→ TASK PROMPT: Copy out all lines of the listing below that hold "iaddr".

───── DATA FOR REVIEW ─────

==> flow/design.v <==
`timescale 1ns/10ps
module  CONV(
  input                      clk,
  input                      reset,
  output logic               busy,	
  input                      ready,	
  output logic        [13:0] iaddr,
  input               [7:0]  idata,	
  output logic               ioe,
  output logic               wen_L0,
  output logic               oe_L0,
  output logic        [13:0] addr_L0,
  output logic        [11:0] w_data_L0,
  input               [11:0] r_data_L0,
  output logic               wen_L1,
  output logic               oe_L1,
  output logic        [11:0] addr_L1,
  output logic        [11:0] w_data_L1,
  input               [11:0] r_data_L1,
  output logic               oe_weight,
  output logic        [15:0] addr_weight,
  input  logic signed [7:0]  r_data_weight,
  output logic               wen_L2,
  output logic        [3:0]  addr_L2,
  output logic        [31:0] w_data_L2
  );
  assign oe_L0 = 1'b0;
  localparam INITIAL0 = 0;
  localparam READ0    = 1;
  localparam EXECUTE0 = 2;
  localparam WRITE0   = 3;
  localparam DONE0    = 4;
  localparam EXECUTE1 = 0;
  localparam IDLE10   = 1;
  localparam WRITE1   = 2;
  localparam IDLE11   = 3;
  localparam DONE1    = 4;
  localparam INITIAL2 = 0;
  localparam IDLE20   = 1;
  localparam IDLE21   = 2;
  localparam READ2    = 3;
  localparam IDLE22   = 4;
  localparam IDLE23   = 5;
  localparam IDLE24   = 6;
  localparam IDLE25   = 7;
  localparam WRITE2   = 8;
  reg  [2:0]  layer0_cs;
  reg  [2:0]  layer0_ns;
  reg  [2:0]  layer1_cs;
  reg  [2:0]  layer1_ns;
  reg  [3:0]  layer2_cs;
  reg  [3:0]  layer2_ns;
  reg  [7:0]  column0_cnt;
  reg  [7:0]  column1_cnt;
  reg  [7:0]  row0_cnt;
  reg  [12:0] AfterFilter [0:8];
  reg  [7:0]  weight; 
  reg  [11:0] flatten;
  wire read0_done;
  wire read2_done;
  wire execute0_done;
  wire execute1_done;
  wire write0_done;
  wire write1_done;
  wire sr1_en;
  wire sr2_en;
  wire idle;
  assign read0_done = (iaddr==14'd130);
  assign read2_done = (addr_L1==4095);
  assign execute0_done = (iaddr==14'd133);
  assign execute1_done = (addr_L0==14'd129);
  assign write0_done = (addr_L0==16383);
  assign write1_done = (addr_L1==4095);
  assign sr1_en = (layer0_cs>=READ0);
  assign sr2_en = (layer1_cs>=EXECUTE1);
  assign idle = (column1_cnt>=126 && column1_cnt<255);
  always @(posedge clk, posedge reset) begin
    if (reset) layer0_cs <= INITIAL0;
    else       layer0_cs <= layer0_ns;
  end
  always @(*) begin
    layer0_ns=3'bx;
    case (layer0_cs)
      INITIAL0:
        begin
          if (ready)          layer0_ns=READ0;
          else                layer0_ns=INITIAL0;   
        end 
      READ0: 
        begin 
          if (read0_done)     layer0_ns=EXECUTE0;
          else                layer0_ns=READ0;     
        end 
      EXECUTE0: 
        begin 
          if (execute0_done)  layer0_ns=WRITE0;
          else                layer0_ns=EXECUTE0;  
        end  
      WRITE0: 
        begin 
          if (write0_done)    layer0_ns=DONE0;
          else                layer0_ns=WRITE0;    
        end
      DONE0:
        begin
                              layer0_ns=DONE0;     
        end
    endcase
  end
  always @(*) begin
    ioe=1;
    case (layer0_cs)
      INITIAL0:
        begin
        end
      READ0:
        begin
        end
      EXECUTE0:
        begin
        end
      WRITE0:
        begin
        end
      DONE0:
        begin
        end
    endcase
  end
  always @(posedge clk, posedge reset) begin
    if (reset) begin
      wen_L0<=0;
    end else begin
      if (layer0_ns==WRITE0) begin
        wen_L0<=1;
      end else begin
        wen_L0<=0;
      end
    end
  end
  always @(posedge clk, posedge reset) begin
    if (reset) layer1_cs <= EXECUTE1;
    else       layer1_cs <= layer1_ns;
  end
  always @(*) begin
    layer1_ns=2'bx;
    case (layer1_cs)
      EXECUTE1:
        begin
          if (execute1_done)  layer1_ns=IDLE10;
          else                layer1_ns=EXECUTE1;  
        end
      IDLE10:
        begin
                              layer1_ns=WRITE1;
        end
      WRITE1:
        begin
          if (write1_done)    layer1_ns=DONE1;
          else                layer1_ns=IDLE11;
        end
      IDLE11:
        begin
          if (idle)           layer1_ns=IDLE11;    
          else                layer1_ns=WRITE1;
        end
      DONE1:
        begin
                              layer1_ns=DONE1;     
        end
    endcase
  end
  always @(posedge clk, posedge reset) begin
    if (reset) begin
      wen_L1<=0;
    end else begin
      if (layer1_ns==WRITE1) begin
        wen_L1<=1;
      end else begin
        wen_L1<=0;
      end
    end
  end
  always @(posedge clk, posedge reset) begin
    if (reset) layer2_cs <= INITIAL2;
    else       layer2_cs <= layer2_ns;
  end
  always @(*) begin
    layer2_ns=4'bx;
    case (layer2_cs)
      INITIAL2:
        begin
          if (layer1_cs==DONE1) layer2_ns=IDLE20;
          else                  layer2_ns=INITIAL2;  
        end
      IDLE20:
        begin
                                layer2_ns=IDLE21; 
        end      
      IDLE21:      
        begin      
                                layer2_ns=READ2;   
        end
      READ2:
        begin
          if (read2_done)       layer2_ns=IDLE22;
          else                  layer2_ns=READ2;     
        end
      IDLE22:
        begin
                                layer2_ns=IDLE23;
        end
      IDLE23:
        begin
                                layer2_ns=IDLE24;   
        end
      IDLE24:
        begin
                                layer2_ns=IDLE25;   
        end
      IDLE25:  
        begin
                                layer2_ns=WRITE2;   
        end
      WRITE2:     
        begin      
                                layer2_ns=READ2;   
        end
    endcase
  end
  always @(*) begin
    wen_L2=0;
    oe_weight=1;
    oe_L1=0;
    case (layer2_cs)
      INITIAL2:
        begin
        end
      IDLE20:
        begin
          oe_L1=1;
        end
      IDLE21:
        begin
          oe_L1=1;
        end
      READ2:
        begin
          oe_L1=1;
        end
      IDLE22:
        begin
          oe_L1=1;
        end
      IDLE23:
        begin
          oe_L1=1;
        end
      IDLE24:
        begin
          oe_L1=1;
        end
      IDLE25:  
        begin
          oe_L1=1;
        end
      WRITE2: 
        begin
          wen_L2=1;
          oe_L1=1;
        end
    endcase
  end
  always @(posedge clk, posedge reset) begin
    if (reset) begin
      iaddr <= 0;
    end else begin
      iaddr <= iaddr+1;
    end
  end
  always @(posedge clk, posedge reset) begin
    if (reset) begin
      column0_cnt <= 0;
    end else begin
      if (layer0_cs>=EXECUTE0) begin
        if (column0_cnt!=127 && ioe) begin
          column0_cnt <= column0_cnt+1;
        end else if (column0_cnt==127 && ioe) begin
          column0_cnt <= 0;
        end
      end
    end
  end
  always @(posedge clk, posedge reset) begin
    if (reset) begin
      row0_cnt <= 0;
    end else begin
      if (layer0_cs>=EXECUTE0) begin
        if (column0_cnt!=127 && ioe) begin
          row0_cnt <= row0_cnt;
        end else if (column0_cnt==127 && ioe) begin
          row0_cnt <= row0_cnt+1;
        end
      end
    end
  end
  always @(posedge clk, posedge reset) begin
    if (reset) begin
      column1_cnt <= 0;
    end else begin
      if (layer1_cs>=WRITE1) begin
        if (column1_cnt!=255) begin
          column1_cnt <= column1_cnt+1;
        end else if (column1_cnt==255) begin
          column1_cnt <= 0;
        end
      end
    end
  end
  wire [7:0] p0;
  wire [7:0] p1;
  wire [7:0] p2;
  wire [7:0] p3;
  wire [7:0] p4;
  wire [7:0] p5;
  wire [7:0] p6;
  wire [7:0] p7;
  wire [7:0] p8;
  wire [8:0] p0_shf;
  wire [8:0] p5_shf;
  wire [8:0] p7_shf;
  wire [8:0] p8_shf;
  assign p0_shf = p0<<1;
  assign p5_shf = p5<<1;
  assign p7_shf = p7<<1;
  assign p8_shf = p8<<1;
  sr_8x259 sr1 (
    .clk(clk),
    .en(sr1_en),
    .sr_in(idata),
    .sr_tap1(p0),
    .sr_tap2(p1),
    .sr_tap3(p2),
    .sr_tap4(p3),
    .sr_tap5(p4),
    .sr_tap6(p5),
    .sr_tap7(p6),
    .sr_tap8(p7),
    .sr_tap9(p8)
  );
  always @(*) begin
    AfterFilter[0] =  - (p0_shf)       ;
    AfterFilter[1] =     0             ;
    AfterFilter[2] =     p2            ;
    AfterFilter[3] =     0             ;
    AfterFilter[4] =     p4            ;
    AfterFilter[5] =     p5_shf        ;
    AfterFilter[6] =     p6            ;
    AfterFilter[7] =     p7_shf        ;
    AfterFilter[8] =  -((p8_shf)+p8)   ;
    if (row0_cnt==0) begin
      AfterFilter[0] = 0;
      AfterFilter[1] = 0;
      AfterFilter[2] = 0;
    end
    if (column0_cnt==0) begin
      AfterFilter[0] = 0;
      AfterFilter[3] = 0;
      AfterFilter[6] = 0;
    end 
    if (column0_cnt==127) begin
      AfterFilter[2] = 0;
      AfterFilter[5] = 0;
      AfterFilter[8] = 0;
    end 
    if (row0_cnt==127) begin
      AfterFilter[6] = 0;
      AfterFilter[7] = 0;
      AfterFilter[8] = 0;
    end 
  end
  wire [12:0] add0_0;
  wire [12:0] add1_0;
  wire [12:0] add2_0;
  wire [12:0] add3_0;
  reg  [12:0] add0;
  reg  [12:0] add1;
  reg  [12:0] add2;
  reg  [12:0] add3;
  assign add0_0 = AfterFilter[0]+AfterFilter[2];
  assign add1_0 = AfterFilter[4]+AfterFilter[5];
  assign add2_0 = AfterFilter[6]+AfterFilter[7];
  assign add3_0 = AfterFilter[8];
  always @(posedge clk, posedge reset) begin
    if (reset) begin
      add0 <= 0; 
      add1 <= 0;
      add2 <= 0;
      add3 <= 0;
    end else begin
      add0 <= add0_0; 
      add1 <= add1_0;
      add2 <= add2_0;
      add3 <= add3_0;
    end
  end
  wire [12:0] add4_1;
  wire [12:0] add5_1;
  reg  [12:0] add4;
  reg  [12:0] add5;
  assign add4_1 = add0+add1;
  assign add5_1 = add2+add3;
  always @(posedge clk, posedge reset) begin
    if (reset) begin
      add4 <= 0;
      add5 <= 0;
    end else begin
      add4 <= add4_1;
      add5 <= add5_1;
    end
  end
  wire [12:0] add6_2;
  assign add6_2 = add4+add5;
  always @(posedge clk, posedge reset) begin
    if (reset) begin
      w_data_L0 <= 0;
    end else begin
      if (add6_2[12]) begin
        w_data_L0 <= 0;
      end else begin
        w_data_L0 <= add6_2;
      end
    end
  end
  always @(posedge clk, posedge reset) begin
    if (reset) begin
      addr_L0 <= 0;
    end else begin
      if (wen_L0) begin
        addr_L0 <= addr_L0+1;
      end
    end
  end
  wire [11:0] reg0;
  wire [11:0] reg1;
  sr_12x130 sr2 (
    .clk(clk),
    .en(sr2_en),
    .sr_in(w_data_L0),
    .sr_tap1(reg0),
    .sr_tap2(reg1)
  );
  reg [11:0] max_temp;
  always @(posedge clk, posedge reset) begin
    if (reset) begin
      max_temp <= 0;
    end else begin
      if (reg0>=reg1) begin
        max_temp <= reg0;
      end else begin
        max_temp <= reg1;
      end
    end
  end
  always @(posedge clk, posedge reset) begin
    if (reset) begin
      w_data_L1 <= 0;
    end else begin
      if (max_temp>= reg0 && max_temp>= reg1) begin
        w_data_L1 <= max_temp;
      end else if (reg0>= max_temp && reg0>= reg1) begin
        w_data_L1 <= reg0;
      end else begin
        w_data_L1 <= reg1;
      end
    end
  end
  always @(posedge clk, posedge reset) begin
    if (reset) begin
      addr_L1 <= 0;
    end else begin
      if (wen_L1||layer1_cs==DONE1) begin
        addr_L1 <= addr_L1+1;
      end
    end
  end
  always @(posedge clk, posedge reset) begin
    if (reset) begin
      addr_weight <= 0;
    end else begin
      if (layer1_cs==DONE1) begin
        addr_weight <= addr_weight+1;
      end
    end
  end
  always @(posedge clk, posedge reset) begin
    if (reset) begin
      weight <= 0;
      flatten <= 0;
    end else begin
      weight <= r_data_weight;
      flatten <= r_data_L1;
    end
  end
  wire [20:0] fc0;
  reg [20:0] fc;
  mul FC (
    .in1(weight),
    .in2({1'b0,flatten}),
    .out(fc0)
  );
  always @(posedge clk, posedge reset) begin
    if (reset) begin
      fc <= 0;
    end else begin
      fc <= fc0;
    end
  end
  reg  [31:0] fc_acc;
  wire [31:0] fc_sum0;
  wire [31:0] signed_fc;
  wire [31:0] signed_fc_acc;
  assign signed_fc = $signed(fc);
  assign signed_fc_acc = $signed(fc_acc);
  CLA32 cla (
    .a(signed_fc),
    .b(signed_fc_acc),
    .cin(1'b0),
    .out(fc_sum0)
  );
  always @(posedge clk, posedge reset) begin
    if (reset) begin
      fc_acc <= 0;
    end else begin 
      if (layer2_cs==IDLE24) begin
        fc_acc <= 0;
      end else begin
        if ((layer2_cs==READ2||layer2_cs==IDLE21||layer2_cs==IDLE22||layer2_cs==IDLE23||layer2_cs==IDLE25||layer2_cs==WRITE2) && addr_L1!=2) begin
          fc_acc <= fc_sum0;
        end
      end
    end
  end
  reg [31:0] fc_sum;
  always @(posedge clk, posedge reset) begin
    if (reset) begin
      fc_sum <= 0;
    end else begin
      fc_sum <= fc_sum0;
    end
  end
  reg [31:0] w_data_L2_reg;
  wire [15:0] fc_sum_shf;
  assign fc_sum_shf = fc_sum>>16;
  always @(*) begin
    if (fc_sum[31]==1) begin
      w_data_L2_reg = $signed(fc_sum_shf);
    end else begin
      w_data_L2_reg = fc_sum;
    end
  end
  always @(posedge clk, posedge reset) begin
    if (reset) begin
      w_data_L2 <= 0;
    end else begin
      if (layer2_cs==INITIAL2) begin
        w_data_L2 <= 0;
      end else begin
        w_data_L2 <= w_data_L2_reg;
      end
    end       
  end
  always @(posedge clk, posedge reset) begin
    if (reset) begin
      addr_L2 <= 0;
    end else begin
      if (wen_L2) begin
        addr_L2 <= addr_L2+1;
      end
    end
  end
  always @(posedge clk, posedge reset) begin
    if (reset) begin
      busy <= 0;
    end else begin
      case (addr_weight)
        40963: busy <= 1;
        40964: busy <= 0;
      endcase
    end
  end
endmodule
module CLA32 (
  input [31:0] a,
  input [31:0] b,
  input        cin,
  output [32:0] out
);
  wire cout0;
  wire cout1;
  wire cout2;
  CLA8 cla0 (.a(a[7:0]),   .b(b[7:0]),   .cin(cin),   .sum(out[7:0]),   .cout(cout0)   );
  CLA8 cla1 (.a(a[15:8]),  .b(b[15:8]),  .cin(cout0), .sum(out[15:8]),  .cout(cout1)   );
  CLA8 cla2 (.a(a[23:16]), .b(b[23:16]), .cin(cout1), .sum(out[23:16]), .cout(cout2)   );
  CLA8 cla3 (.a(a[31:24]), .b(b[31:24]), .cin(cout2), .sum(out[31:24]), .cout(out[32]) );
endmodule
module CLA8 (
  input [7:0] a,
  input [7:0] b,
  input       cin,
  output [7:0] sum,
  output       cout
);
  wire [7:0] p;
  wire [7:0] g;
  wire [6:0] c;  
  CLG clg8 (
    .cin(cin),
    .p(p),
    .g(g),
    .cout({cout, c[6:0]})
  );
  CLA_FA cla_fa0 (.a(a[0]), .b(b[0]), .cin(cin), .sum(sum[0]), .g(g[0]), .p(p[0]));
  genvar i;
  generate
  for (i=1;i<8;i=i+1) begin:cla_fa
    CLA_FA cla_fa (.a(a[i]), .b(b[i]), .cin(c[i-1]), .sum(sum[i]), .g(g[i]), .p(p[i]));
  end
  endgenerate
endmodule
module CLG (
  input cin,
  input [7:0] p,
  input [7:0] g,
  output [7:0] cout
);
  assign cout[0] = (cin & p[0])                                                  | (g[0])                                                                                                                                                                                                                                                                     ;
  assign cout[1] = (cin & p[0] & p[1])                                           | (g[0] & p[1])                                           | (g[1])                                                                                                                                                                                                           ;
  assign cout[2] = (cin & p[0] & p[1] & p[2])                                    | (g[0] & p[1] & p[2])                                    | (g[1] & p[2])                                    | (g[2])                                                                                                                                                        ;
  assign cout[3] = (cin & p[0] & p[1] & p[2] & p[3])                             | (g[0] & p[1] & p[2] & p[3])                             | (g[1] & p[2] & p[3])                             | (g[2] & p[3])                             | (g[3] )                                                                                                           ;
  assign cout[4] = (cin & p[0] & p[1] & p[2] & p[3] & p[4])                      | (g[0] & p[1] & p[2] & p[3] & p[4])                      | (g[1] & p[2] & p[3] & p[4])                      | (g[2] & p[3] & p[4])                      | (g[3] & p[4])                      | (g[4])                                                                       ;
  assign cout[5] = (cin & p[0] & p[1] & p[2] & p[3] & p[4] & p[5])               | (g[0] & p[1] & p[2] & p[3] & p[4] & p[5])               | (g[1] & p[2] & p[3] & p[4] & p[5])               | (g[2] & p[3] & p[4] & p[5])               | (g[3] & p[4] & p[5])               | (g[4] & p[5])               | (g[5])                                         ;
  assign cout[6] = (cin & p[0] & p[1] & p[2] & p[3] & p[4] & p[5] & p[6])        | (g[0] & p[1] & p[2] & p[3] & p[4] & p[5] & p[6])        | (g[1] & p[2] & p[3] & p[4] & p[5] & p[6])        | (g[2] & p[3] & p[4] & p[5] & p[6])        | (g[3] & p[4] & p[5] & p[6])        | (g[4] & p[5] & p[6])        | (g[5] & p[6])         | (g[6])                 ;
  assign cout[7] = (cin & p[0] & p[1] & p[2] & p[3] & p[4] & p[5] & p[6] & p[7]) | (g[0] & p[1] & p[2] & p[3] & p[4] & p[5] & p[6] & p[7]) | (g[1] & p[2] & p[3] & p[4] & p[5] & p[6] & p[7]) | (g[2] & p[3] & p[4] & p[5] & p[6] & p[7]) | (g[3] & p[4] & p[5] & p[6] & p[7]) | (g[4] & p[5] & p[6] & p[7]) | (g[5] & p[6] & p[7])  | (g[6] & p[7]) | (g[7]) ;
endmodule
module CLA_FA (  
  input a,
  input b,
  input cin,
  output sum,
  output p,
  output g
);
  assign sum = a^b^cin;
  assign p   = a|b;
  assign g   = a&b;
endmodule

─────

→ WRITTEN SOLUTION:
  output logic        [13:0] iaddr,
  assign read0_done = (iaddr==14'd130);
  assign execute0_done = (iaddr==14'd133);
      iaddr <= 0;
      iaddr <= iaddr+1;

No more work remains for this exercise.